## Task directions
Write the listing below out again exactly, though only as far as the line with "## config.mk", which is included.

## Recorded information
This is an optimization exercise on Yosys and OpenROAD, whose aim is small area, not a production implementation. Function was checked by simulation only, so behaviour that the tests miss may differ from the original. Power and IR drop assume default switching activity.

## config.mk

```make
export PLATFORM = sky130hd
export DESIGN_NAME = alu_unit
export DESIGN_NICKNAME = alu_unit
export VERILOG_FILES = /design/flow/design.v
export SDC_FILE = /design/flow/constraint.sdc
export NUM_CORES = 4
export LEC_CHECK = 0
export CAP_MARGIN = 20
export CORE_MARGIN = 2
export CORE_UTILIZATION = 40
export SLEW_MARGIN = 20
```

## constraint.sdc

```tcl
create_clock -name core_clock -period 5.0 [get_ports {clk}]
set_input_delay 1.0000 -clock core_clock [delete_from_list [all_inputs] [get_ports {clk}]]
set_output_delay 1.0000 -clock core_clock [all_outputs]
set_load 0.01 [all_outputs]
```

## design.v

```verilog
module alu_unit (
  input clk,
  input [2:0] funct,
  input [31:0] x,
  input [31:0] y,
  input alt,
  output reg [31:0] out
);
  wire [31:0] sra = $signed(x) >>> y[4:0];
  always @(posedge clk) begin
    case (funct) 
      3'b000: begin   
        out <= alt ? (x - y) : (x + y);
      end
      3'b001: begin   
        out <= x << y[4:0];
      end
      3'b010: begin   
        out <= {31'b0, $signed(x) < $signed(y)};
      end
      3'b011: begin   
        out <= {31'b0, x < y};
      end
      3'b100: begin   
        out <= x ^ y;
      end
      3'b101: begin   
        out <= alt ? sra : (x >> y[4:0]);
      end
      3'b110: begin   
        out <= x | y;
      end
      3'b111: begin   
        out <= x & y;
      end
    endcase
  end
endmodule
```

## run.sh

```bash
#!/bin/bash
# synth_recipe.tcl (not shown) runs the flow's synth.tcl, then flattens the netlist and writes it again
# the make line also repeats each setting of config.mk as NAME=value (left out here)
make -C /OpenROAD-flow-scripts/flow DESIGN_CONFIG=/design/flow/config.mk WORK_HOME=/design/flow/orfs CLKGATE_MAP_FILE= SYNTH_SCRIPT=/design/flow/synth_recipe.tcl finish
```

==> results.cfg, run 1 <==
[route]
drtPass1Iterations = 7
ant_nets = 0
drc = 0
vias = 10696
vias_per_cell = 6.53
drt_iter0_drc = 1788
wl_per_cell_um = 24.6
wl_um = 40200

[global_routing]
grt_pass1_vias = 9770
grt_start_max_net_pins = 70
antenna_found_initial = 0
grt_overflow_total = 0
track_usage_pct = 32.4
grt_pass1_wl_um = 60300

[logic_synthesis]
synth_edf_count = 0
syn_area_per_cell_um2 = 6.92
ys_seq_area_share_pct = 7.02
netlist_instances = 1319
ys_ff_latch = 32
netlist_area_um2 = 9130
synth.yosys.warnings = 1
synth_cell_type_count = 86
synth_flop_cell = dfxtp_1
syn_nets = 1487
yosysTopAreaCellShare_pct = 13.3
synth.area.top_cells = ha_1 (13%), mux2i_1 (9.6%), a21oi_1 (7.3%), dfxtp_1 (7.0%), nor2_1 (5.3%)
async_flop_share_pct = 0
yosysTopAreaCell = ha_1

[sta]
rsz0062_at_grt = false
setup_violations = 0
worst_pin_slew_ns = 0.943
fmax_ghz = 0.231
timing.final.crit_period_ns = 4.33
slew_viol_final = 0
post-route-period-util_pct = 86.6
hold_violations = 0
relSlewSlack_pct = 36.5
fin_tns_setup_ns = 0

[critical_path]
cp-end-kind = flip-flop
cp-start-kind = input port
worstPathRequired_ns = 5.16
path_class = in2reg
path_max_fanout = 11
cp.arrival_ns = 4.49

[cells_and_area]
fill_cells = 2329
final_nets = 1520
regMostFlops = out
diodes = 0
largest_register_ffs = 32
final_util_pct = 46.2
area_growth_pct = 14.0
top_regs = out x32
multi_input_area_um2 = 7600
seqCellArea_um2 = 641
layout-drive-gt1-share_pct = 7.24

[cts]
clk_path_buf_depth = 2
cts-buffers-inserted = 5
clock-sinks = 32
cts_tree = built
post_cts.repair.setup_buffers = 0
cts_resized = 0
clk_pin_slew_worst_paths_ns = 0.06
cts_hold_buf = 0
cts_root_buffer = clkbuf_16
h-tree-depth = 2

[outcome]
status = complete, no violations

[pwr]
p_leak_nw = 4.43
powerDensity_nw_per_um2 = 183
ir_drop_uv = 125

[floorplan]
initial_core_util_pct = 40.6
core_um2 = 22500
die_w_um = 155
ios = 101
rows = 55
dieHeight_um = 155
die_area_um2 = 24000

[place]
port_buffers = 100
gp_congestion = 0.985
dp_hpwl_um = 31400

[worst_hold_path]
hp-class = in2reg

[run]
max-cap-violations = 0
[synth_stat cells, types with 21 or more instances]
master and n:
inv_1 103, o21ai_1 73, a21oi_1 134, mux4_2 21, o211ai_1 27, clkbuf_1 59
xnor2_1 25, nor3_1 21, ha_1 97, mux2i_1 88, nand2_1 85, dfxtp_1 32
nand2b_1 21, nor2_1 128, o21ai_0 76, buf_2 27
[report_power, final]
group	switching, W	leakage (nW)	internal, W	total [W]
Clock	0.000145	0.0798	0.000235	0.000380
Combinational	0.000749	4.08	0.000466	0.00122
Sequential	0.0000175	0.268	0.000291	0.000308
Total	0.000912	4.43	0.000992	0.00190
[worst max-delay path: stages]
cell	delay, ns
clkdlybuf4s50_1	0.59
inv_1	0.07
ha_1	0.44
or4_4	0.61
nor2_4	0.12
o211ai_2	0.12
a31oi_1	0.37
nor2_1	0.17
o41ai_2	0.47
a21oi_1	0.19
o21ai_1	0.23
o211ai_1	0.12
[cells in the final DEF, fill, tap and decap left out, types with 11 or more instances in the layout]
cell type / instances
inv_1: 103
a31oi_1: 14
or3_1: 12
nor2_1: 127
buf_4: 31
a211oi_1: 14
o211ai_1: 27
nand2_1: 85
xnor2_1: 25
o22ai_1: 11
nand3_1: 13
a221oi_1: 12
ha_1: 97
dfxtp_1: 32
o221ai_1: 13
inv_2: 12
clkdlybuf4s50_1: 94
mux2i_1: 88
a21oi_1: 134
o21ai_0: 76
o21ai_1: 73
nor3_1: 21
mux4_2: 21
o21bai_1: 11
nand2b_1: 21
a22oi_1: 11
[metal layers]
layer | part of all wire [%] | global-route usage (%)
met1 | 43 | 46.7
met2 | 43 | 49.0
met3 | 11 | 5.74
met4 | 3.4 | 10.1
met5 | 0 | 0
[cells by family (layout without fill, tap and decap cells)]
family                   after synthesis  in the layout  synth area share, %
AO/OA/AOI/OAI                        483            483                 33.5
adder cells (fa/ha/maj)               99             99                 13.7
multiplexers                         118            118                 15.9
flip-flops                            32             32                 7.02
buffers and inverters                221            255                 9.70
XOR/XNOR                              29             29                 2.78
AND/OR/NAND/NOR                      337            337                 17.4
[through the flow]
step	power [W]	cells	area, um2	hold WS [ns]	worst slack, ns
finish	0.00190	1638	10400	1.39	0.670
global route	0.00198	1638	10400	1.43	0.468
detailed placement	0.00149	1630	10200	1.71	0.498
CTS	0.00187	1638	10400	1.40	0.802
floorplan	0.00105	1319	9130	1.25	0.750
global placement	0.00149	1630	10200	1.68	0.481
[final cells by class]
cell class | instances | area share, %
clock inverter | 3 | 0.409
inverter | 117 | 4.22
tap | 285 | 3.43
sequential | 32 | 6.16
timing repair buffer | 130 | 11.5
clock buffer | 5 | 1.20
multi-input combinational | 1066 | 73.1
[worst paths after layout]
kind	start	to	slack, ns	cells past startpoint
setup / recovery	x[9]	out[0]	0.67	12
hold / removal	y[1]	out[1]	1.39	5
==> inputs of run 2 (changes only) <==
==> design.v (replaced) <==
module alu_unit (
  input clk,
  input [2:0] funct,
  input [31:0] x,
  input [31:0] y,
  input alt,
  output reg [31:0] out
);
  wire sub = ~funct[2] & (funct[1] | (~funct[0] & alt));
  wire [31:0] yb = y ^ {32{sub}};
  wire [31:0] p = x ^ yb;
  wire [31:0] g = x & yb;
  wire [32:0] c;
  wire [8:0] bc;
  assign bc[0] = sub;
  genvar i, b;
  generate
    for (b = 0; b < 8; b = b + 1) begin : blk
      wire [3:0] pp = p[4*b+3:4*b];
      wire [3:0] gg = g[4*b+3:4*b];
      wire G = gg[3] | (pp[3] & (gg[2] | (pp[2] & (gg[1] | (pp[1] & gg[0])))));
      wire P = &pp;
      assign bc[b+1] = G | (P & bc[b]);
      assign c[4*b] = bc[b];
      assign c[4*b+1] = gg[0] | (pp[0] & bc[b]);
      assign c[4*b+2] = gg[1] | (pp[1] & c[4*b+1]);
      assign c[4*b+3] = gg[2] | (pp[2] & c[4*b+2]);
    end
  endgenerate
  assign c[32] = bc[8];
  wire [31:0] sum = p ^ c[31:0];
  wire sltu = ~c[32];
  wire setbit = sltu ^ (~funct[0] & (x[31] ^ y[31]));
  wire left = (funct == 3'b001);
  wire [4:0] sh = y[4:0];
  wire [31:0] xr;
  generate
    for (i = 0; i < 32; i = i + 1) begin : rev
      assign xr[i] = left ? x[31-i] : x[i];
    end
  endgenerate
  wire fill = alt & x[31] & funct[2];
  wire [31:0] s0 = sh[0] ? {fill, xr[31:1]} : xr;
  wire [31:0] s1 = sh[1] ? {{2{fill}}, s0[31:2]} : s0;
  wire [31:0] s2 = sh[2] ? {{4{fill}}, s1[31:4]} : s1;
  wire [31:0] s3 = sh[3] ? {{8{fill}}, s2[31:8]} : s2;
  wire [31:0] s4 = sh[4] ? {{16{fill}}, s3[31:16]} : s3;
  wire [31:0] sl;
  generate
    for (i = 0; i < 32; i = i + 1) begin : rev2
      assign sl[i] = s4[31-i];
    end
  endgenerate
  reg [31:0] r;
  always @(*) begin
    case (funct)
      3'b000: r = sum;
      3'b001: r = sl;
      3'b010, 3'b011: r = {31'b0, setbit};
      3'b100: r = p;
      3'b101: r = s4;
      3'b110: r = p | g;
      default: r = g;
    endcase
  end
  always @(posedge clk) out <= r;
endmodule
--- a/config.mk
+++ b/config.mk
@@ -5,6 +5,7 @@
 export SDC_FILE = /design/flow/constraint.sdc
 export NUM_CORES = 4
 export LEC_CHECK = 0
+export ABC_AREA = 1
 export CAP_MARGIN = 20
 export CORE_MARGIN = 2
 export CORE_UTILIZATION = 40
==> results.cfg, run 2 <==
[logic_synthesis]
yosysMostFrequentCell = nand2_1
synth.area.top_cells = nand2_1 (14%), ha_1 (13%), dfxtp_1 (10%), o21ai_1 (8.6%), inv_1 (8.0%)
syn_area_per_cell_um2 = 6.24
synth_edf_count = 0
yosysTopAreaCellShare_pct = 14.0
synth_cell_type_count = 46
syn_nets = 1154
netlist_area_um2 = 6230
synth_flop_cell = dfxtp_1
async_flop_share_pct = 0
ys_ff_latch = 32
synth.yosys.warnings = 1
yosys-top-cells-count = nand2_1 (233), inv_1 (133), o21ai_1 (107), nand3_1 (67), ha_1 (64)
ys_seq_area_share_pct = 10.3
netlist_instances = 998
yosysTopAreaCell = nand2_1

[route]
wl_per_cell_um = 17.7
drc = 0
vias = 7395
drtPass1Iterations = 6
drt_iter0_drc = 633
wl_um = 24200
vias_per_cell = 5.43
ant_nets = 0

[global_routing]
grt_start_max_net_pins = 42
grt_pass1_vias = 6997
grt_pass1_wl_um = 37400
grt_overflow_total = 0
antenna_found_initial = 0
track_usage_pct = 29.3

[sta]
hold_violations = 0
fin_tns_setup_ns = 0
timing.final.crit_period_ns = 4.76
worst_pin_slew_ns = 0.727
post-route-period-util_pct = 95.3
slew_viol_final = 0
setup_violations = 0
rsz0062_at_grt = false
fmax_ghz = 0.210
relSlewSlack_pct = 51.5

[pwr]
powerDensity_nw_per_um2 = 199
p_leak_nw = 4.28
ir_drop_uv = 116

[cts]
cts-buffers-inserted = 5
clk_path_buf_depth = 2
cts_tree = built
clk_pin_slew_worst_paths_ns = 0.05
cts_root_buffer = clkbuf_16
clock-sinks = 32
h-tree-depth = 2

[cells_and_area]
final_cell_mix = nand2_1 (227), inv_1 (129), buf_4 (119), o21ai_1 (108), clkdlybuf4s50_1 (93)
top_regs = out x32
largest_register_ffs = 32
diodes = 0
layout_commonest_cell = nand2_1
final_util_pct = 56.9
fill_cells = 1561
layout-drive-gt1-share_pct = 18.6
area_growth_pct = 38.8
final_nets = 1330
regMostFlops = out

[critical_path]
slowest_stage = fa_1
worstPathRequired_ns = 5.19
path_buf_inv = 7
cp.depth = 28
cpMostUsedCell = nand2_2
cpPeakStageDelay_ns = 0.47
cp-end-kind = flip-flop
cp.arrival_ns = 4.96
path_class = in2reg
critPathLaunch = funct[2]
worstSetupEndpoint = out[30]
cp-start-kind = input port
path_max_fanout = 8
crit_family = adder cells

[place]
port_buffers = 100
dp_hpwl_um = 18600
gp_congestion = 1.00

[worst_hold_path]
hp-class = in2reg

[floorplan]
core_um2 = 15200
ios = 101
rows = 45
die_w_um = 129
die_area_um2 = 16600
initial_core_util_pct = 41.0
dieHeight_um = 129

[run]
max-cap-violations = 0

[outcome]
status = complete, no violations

## Solution for this exercise
This is an optimization exercise on Yosys and OpenROAD, whose aim is small area, not a production implementation. Function was checked by simulation only, so behaviour that the tests miss may differ from the original. Power and IR drop assume default switching activity.

## config.mk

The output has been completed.